▶ [Material for the task]:
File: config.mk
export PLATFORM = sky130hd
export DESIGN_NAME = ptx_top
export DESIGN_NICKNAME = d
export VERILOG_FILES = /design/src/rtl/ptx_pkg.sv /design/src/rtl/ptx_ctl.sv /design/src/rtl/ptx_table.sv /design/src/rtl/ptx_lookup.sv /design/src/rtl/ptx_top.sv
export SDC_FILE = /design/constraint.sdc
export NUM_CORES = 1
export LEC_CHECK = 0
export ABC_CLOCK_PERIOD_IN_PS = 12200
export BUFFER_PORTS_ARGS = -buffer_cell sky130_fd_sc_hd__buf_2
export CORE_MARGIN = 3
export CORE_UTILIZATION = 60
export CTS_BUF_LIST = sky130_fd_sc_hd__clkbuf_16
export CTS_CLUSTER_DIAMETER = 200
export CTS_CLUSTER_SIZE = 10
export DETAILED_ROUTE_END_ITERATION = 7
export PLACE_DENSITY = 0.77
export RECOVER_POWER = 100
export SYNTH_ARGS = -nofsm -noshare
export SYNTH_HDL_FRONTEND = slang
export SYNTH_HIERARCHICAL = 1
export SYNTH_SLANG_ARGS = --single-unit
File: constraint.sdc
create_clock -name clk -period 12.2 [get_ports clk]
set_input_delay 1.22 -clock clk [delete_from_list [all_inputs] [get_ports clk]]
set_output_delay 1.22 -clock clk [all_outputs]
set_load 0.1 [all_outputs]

▶ [What to produce]:
Copy every entry exactly; no part may be left out.

▶ [Response area]:
File: config.mk
export PLATFORM = sky130hd
export DESIGN_NAME = ptx_top
export DESIGN_NICKNAME = d
export VERILOG_FILES = /design/src/rtl/ptx_pkg.sv /design/src/rtl/ptx_ctl.sv /design/src/rtl/ptx_table.sv /design/src/rtl/ptx_lookup.sv /design/src/rtl/ptx_top.sv
export SDC_FILE = /design/constraint.sdc
export NUM_CORES = 1
export LEC_CHECK = 0
export ABC_CLOCK_PERIOD_IN_PS = 12200
export BUFFER_PORTS_ARGS = -buffer_cell sky130_fd_sc_hd__buf_2
export CORE_MARGIN = 3
export CORE_UTILIZATION = 60
export CTS_BUF_LIST = sky130_fd_sc_hd__clkbuf_16
export CTS_CLUSTER_DIAMETER = 200
export CTS_CLUSTER_SIZE = 10
export DETAILED_ROUTE_END_ITERATION = 7
export PLACE_DENSITY = 0.77
export RECOVER_POWER = 100
export SYNTH_ARGS = -nofsm -noshare
export SYNTH_HDL_FRONTEND = slang
export SYNTH_HIERARCHICAL = 1
export SYNTH_SLANG_ARGS = --single-unit
File: constraint.sdc
create_clock -name clk -period 12.2 [get_ports clk]
set_input_delay 1.22 -clock clk [delete_from_list [all_inputs] [get_ports clk]]
set_output_delay 1.22 -clock clk [all_outputs]
set_load 0.1 [all_outputs]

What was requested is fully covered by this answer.